:: Directions ::
Work out how many lines in the records below include the string "flip", and reply with that number alone.

+-------+

### src/rtl/maquina_preparo_pkg.sv
// Shared definitions for the drink preparation sequencer: drink codes, selection status codes,
// state/ETAPA encodings and the Moore output decode.
package maquina_preparo_pkg;

  typedef enum logic [2:0] {
    E_OCIOSO = 3'b000,
    E_AQUECE = 3'b001,
    E_PO     = 3'b010,
    E_AGUA   = 3'b011,
    E_LEITE  = 3'b100,
    E_CHOC   = 3'b101,
    E_PRONTO = 3'b110,
    E_ERR    = 3'b111
  } etapa_t;

  localparam logic [3:0] BEB_ESPRESSO   = 4'b0001;
  localparam logic [3:0] BEB_COM_LEITE  = 4'b0010;
  localparam logic [3:0] BEB_CHA        = 4'b0011;
  localparam logic [3:0] BEB_CAPPUCCINO = 4'b0100;

  localparam logic [1:0] ST_ANALISE   = 2'b00;
  localparam logic [1:0] ST_SELECIONA = 2'b01;
  localparam logic [1:0] ST_NENHUMA   = 2'b10;
  localparam logic [1:0] ST_ESCOLHIDA = 2'b11;

  typedef struct packed {
    logic aquecedor;
    logic valv_agua;
    logic dose_cafe;
    logic dose_cha;
    logic dose_leite;
    logic dose_choc;
    logic ocupado;
    logic pronto;
    logic erro;
  } saidas_t;

  function automatic logic bebida_valida(input logic [3:0] b);
    return (b >= BEB_ESPRESSO) && (b <= BEB_CAPPUCCINO);
  endfunction

  function automatic saidas_t decodifica_saidas(input etapa_t e, input logic [3:0] b);
    saidas_t s;
    s = '0;
    case (e)
      E_AQUECE: begin
        s.aquecedor = 1'b1;
        s.ocupado   = 1'b1;
      end
      E_PO: begin
        s.ocupado = 1'b1;
        if (b == BEB_CHA) begin
          s.dose_cha = 1'b1;
        end else begin
          s.dose_cafe = 1'b1;
        end
      end
      E_AGUA: begin
        s.valv_agua = 1'b1;
        s.ocupado   = 1'b1;
      end
      E_LEITE: begin
        s.dose_leite = 1'b1;
        s.ocupado    = 1'b1;
      end
      E_CHOC: begin
        s.dose_choc = 1'b1;
        s.ocupado   = 1'b1;
      end
      E_PRONTO: s.pronto = 1'b1;
      E_ERR:    s.erro   = 1'b1;
      default:  s = '0;
    endcase
    return s;
  endfunction

endpackage

### src/rtl/maquina_preparo_contador_fase.sv
// Loadable down-counter used for every timed phase and the heating timeout.
// Load wins over enable; the count holds at zero.
module contador_fase #(
  parameter int CW = 8
) (
  input  logic          i_clk,
  input  logic          i_rst_n,
  input  logic          i_load,
  input  logic          i_en,
  input  logic [CW-1:0] i_valor,
  output logic          o_zero
);

  logic [CW-1:0] r_conta;

  // phase count register
  always_ff @(posedge i_clk or negedge i_rst_n) begin
    if (!i_rst_n) begin
      r_conta <= '0;
    end else if (i_load) begin
      r_conta <= i_valor;
    end else if (i_en && (r_conta != '0)) begin
      r_conta <= r_conta - CW'(1);
    end
  end

  assign o_zero = (r_conta == '0);

endmodule

### src/rtl/maquina_preparo.sv
// Drink preparation sequencer: on a new "chosen" edge from the selection FSM it runs the
// recipe as timed phases and drives registered actuator enables and status indicators.
module maquina_preparo
  import maquina_preparo_pkg::*;
#(
  parameter int CW           = 8,
  parameter int T_AQUECE_MAX = 32,
  parameter int T_PO         = 4,
  parameter int T_AGUA       = 8,
  parameter int T_LEITE      = 6,
  parameter int T_CHOC       = 3,
  parameter int T_PRONTO     = 5
) (
  input  logic       i_clk,
  input  logic       i_rst_n,
  input  logic [1:0] i_status,
  input  logic [3:0] i_bebida,
  input  logic       i_agua_quente,
  input  logic       i_cancela,
  output logic       o_aquecedor,
  output logic       o_valv_agua,
  output logic       o_dose_cafe,
  output logic       o_dose_cha,
  output logic       o_dose_leite,
  output logic       o_dose_choc,
  output logic       o_ocupado,
  output logic       o_pronto,
  output logic       o_erro,
  output logic [2:0] o_etapa
);

  localparam logic [CW-1:0] L_AQUECE = CW'(T_AQUECE_MAX - 1);
  localparam logic [CW-1:0] L_PO     = CW'(T_PO - 1);
  localparam logic [CW-1:0] L_AGUA   = CW'(T_AGUA - 1);
  localparam logic [CW-1:0] L_LEITE  = CW'(T_LEITE - 1);
  localparam logic [CW-1:0] L_CHOC   = CW'(T_CHOC - 1);
  localparam logic [CW-1:0] L_PRONTO = CW'(T_PRONTO - 1);

  etapa_t        r_state;
  logic [3:0]    r_bebida;
  logic [1:0]    r_status_ant;
  saidas_t       r_saidas;

  etapa_t        w_nxt;
  logic          w_trigger;
  logic          w_latch;
  logic          w_load;
  logic          w_en;
  logic [CW-1:0] w_valor;
  logic          w_zero;

  contador_fase #(.CW(CW)) u_contador (
    .i_clk   (i_clk),
    .i_rst_n (i_rst_n),
    .i_load  (w_load),
    .i_en    (w_en),
    .i_valor (w_valor),
    .o_zero  (w_zero)
  );

  // History is kept in every state, so a STATUS held at 11 can never look like a new edge
  assign w_trigger = (i_status == ST_ESCOLHIDA) && (r_status_ant != ST_ESCOLHIDA);

  // next-state and phase counter control
  always_comb begin
    w_nxt   = r_state;
    w_latch = 1'b0;
    w_load  = 1'b0;
    w_en    = 1'b0;
    w_valor = '0;
    case (r_state)
      E_OCIOSO: begin
        if (w_trigger) begin
          w_latch = 1'b1;
          if (bebida_valida(i_bebida)) begin
            w_nxt   = E_AQUECE;
            w_load  = 1'b1;
            w_valor = L_AQUECE;
          end else begin
            w_nxt = E_ERR;
          end
        end else begin
          w_nxt = E_OCIOSO;
        end
      end
      E_AQUECE: begin
        if (i_cancela) begin
          w_nxt = E_OCIOSO;
        end else if (i_agua_quente) begin
          w_nxt   = E_PO;
          w_load  = 1'b1;
          w_valor = L_PO;
        end else if (w_zero) begin
          w_nxt = E_ERR;
        end else begin
          w_en = 1'b1;
        end
      end
      E_PO: begin
        if (i_cancela) begin
          w_nxt = E_OCIOSO;
        end else if (w_zero) begin
          w_nxt   = E_AGUA;
          w_load  = 1'b1;
          w_valor = L_AGUA;
        end else begin
          w_en = 1'b1;
        end
      end
      E_AGUA: begin
        if (i_cancela) begin
          w_nxt = E_OCIOSO;
        end else if (w_zero) begin
          if ((r_bebida == BEB_COM_LEITE) || (r_bebida == BEB_CAPPUCCINO)) begin
            w_nxt   = E_LEITE;
            w_load  = 1'b1;
            w_valor = L_LEITE;
          end else begin
            w_nxt   = E_PRONTO;
            w_load  = 1'b1;
            w_valor = L_PRONTO;
          end
        end else begin
          w_en = 1'b1;
        end
      end
      E_LEITE: begin
        if (i_cancela) begin
          w_nxt = E_OCIOSO;
        end else if (w_zero) begin
          if (r_bebida == BEB_CAPPUCCINO) begin
            w_nxt   = E_CHOC;
            w_load  = 1'b1;
            w_valor = L_CHOC;
          end else begin
            w_nxt   = E_PRONTO;
            w_load  = 1'b1;
            w_valor = L_PRONTO;
          end
        end else begin
          w_en = 1'b1;
        end
      end
      E_CHOC: begin
        if (i_cancela) begin
          w_nxt = E_OCIOSO;
        end else if (w_zero) begin
          w_nxt   = E_PRONTO;
          w_load  = 1'b1;
          w_valor = L_PRONTO;
        end else begin
          w_en = 1'b1;
        end
      end
      E_PRONTO: begin
        if (i_cancela || w_zero) begin
          w_nxt = E_OCIOSO;
        end else begin
          w_en = 1'b1;
        end
      end
      E_ERR: begin
        if (i_cancela) begin
          w_nxt = E_OCIOSO;
        end else begin
          w_nxt = E_ERR;
        end
      end
      default: w_nxt = E_OCIOSO;
    endcase
  end

  // Outputs are decoded from the next state so they change on the same edge as the state
  always_ff @(posedge i_clk or negedge i_rst_n) begin
    if (!i_rst_n) begin
      r_state      <= E_OCIOSO;
      r_bebida     <= 4'b0000;
      r_status_ant <= ST_ANALISE;
      r_saidas     <= '0;
    end else begin
      r_state      <= w_nxt;
      r_status_ant <= i_status;
      r_saidas     <= decodifica_saidas(w_nxt, r_bebida);
      if (w_latch) begin
        r_bebida <= i_bebida;
      end
    end
  end

  assign o_aquecedor  = r_saidas.aquecedor;
  assign o_valv_agua  = r_saidas.valv_agua;
  assign o_dose_cafe  = r_saidas.dose_cafe;
  assign o_dose_cha   = r_saidas.dose_cha;
  assign o_dose_leite = r_saidas.dose_leite;
  assign o_dose_choc  = r_saidas.dose_choc;
  assign o_ocupado    = r_saidas.ocupado;
  assign o_pronto     = r_saidas.pronto;
  assign o_erro       = r_saidas.erro;
  assign o_etapa      = r_state;

endmodule
### config.mk
export PLATFORM = sky130hd
export DESIGN_NAME = maquina_preparo
export DESIGN_NICKNAME = d
export VERILOG_FILES = /design/src/rtl/maquina_preparo_pkg.sv /design/src/rtl/maquina_preparo_contador_fase.sv /design/src/rtl/maquina_preparo.sv
export SDC_FILE = /design/constraint.sdc
export NUM_CORES = 1
export LEC_CHECK = 0
export CAP_MARGIN = 0
export CORE_MARGIN = 2
export CORE_UTILIZATION = 48
export CTS_BUF_LIST = sky130_fd_sc_hd__clkbuf_8
export CTS_CLUSTER_DIAMETER = 50
export CTS_CLUSTER_SIZE = 14
export DETAILED_ROUTE_END_ITERATION = 8
export GPL_ROUTABILITY_DRIVEN = 0
export GPL_TIMING_DRIVEN = 0
export PLACE_DENSITY = 0.72
export REMOVE_ABC_BUFFERS = 1
export SETUP_SLACK_MARGIN = 0.3
export SYNTH_ARGS = -nofsm -noshare
export SYNTH_HDL_FRONTEND = slang
export SYNTH_SLANG_ARGS = --single-unit
### constraint.sdc
create_clock -name i_clk -period 4.9 [get_ports i_clk]
set_input_delay 1.225 -clock i_clk [delete_from_list [all_inputs] [get_ports i_clk]]
set_output_delay 1.225 -clock i_clk [all_outputs]
set_load 0.02 [all_outputs]
Word level (Yosys, flattened, before mapping)
Cells that the tools add are included.
- register bits after elaboration: 26
- input port bits: 10
- output and inout port bits: 12
- word-level logic and storage cells: 106
- add/subtract/negate cells: 1
- order comparisons: 2
- equal/unequal tests: 19
- mux-type cells: 60
- reduce and logical (&&, ||, !) cells: 11
- operators by type and width (cell ; count):
    $mux W3 ; 24
    $pmux W5 S6 ; 1
    $eq A3 B3 Y1 const B ; 8
    $pmux W3 S8 ; 1
    $mux W1 ; 23
    $mux W8 ; 2
    $eq A3 B2 Y1 const B ; 4
    $mux W2 ; 5
    $mux W5 ; 2
    $eq A4 B2 Y1 const B ; 2
    $logic_not A8 Y1 ; 1
    $reduce_bool A8 Y1 ; 1
    $sub A8 B1 Y8 const B ; 1
    $eq A3 B1 Y1 const B ; 2
    $pmux W1 S3 ; 2
    $reduce_or A5 Y1 ; 1
    $eq A4 B3 Y1 const B ; 1
    $ge A4 B1 Y1 const B ; 1
    $le A4 B3 Y1 const B ; 1
    $reduce_or A4 Y1 ; 1
    $logic_and A1 B1 Y1 ; 3
    $logic_not A3 Y1 ; 1
    $eq A2 B2 Y1 const B ; 1
    $logic_or A1 B1 Y1 ; 2
    2 further kinds ; 2

Depth between registers and ports, before layout
Gate-level depths: netlist of the first run.
- depth after elaboration: 9
- mapped depth: 8

Modules after synthesis
From an unflattened synthesis of the first run, not the netlist that was laid out.
- cell total of the unflattened synthesis: 168
- area, all modules: 1544.0 µm²
- modules (own cells, without submodules) (module ; instances ; cells an instance ; area each (µm²) ; sequential area each (µm²)):
    maquina_preparo ; 1 ; 110 ; 1016.0 ; 450.4
    contador_fase ; 1 ; 58 ; 528.0 ; 200.2

Least setup slack after synthesis of the first run
Ideal clock, no wire load.
- kind: input to register
- start point: input port i_cancela
- end point: register r_saidas (netlist bit o_dose_cafe)
- data arrival time: 2.351 ns
- setup slack: 2.444 ns
- stages on the path: 5
- path buffers: 1
- cells stage by stage: clkbuf_1 nor2b_1 a31oi_1 nand2_1 nor4b_1
- word-level cells in the longest chain between the ends: 5
- ends and longest elaborated chain (item ; line ; RTL):
    start, declared ; maquina_preparo.sv:19 ; input logic i_cancela,
    $logic_or A1 B1 Y1 ; maquina_preparo.sv:156 ; if (i_cancela || w_zero) begin
    $mux W3 ; maquina_preparo.sv:156 ;
    $pmux W3 S8 (*) ; maquina_preparo.sv:71 ; case (r_state)
    net w_nxt[2] ; maquina_preparo.sv:44 ; etapa_t w_nxt;
    $eq A3 B2 Y1 (*) ; maquina_preparo_pkg.sv:45 ; case (e)
    $mux W2 (*) ; maquina_preparo_pkg.sv:45 ;
    end signal, assigned ; maquina_preparo.sv:183 ; r_saidas <= decodifica_saidas(w_nxt, r_bebida);
    end, declared ; maquina_preparo.sv:42 ; saidas_t r_saidas;
Mark *: on every way through the listed nets, which the timed path passes. The rest lies on a longest branch.
A chain may end at the register's enable or synchronous reset.

Final worst setup path of the first run
- start point: register r_state[0], in the netlist o_etapa[0]
- end point: output port o_etapa[0]
- RTL lines (item ; line ; RTL):
    start, declared ; maquina_preparo.sv:39 ; etapa_t r_state;
    start signal, assigned ; maquina_preparo.sv:181 ; r_state <= w_nxt;
    end, declared ; maquina_preparo.sv:29 ; output logic [2:0] o_etapa
No word-level cell between the ends.

==> flow_metrics.tcl, run 1 <==
set metrics [dict create \
    synthesis.instances 140 \
    outcome "finished, final reports clean" \
    critical_path.max_fanout 18 \
    worst_path_dominant_cell_family "buffers and inverters" \
    route.vias.total 1152 \
    ys_dominant_reg_cell "dfrtp_1" \
    clock_tree.root_cell "clkbuf_8" \
    fp.dieW_um 58.90 \
    core_region_area_um2 2805 \
    gr-total-overflow 0 \
    grt_setup_unrepaired "false" \
    synthTopCellsByCount "dfrtp_1, nor2_1, xor2_1, nand2_1, nor3_1" \
    place_ws_ns 1.795 \
    ys_ff_latch 26 \
    worstPathBufferInverterCount 1 \
    effective_utilization_at_floorplan_pct 51.56 \
    maximum_achievable_frequency_ghz 0.3414 \
    async_flop_share_pct 100.0 \
    timing.critical_path.cells "clkdlybuf4s50_1" \
    insertion_delay_ns 0.28 \
    drc_errors 0 \
    clock_sinks 26 \
    stdcell_area_um2 1744 \
    synth_most_common_cell "dfrtp_1" \
    grtUsageTotal_pct 19.56 \
    vdd.ir_drop.worst_mv 0.2698 \
    post-synth-top-area-cell "dfrtp_1" \
    grt_start_max_net_pins 27 \
    netlist-cell-type-count 45 \
    cts_htree_levels 1 \
    synth_largest_type_area_fraction_pct 44.98 \
    detailedRoute.firstPassIterationCount 5 \
    post_synth.cell_area_avg_um2 10.33 \
    power.density_cell_area_nw_per_um2 563.4 \
    fin_max_slew_vios 0 \
    final_hold_violation_count 0 \
    chipHeight_um 58.90 \
    vias_per_cell 6.031 \
    portBuffers 21 \
    cts_tree "yes" \
    finalSetupViolCount 0 \
    timing.critical_path.slowest_stage_cell "clkdlybuf4s50_1" \
    post_cts.resized_instances 0 \
    cts-buffers-inserted 3 \
    tns_ns 0 \
    max_slew.worst_pin.slew_ns 1.150 \
    worst_path_max_stage_delay_ns 0.72 \
    synth_area_leaders "dfrtp_1, xor2_1, mux2_2, nor2_1, nand4_1" \
    final_worst_path_cycle_share_pct 59.78 \
    postCtsHoldBufs 0 \
    detail_route.iter0.violations 81 \
    leakage_nw 0.7194 \
    share_of_post_route_cells_with_drive_strength_above_1_pct 11.25 \
    die_area_um2 3469 \
    first_global_vias 1161 \
    cp_data_arrival_time_ns 1.70 \
    synth-edff-count 0 \
    floorplan.rows 19 \
    boundaryPins 22 \
    grt_pass1_wl_um 5126 \
    postLayoutSetupSlackWorst_ns 1.971 \
    yosys_warnings 0 \
    max_cap_violations 0 \
    min_path_type "flop to flop" \
    wl_per_cell_um 16.50 \
    placedInstanceArea_um2 1673 \
    clock-skew-final_ns 0.004387 \
    syn2layout_area_growth_pct 20.59 \
    post-cts-setup-buffer-count 0 \
    cts-root-to-sink-buffers 2 \
    synth-seq-area-share_pct 44.98 \
    synthesis.area_um2 1446 \
    drtAntennaViolNets 0 \
    fin_nets 173 \
    diodes 0 \
    clkTransAtPathRegs_ns 0.09 \
    dp_hpwl_um 2258 \
    final_period_minus_worst_setup_slack_ns 2.929 \
    max_slew_margin_pct 23.10 \
    timing.setup.critical_path_class "flop to primary output" \
    endpoint_kind "primary output" \
    required_ns 3.67 \
    grt_antenna_before_repair 0 \
    totalWireLength_um 3151 \
    crit_path_start_kind "flop" \
]
area by class of cell:
type,count,area (um^2)
clock buffers,3,41.29
clock inverters,1,30.03
fillers,244,1061
inverters,3,11.26
multi-input cells,106,762.0
flip-flops and latches,26,650.6
well taps,31,38.79
repair buffers,21,210.2
worst paths after layout:
| check | startpoint | end | slack, ns | cells past startpoint |
|---|---|---|---|---|
| min | r_bebida[3] | r_bebida[3] | 0.58 | 1 |
| min in group asynchronous | i_rst_n | u_contador.r_conta[5] | 1.56 | 1 |
| max in group asynchronous | i_rst_n | r_bebida[2] | 2.66 | 1 |
| min reg2reg | r_bebida[3] | r_bebida[3] | 0.58 | 1 |
| max reg2reg | u_contador.r_conta[0] | u_contador.r_conta[1] | 2.63 | 7 |
| max | o_etapa[0] | o_etapa[0] | 1.97 | 1 |
sequential cells by signal, indices dropped and copies added (netlist names):
signal	flops
r_status_ant	2
o_erro	1
o_ocupado	1
o_dose_choc	1
r_bebida	4
o_dose_cha	1
o_pronto	1
u_contador.r_conta	8
o_dose_cafe	1
o_etapa	3
o_aquecedor	1
o_dose_leite	1
o_valv_agua	1
placed cells by master (no fill, tap or decap), types with 3 or more instances in the layout:
cell type,count
dfrtp_1,26
clkdlybuf4s50_1,21
nor2_1,11
xor2_1,8
nand2_1,7
nor3_1,7
nand4_1,6
o21ai_0,6
nand2b_1,5
nand3_1,5
and2_1,4
a21oi_1,4
mux2_2,4
inv_1,3
nor4b_1,3
clkbuf_8,3
per-layer routing:
layer / share of wire (%) / GRT usage, % / vias up
li1: - / - / 555
met1: 41 / 21.92 / 557
met2: 53 / 36.03 / 31
met3: 4.1 / 3.956 / 9
met4: 1.9 / 7.468 / 0
met5: 0 / 0 / -
power breakdown:
group | switching [mW] | internal (mW) | leakage [nW]
combinational | 0.226 | 0.195 | 0.351
clock | 0.0707 | 0.109 | 0.0357
sequential | 0.0978 | 0.284 | 0.333
metrics by stage:
stage | hold slack [ns] | util (%) | power (mW) | instances
after floorplan | 0.5261 | - | 0.6631 | 135
after global placement | 0.5493 | 59.63 | 0.7840 | 187
after detailed placement | 0.5650 | 59.63 | 0.7990 | 187
after CTS | 0.5865 | 62.18 | 0.9859 | 191
after global routing | 0.6044 | 62.18 | 1.044 | 191
final | 0.5811 | 62.18 | 0.9827 | 191
kinds of logic after synthesis:
family,synth area share (%)
XOR/XNOR,6.056
AND/OR/NAND/NOR,27.68
buffers and inverters,2.335
AO/OA/AOI/OAI,13.41
adder cells (fa/ha/maj),1.730
flip-flops,44.98
multiplexers,3.806
Note: power is estimated with default switching activity, not from simulation.
==> inputs of run 2 (changes only) <==
clock period = 2.8 ns   (was 4.9 ns; I/O delays follow)
==> results of run 2 <==
Same layout as run 1 (identical final DEF). Status: finished, final reports clean.
Among the figures that moved: setup slack after placement 1.795 ns -> 0.2198 ns; setup slack after layout 1.971 ns -> 0.3959 ns; register-to-register setup slack 2.63 ns -> 0.53 ns; total power 0.9827 mW -> 1.720 mW; worst IR drop on VDD 0.2698 mV -> 0.4721 mV
==> inputs of run 3 (changes only) <==
CTS_CLUSTER_SIZE = 40   (was 14)
==> results of run 3 <==
Same layout as run 1 (identical final DEF). Status: finished, final reports clean.
Among the figures that moved: setup slack after placement 1.795 ns -> 0.2198 ns; setup slack after layout 1.971 ns -> 0.3959 ns; register-to-register setup slack 2.63 ns -> 0.53 ns; total power 0.9827 mW -> 1.720 mW; worst IR drop on VDD 0.2698 mV -> 0.4721 mV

+-------+

:: Output below ::
2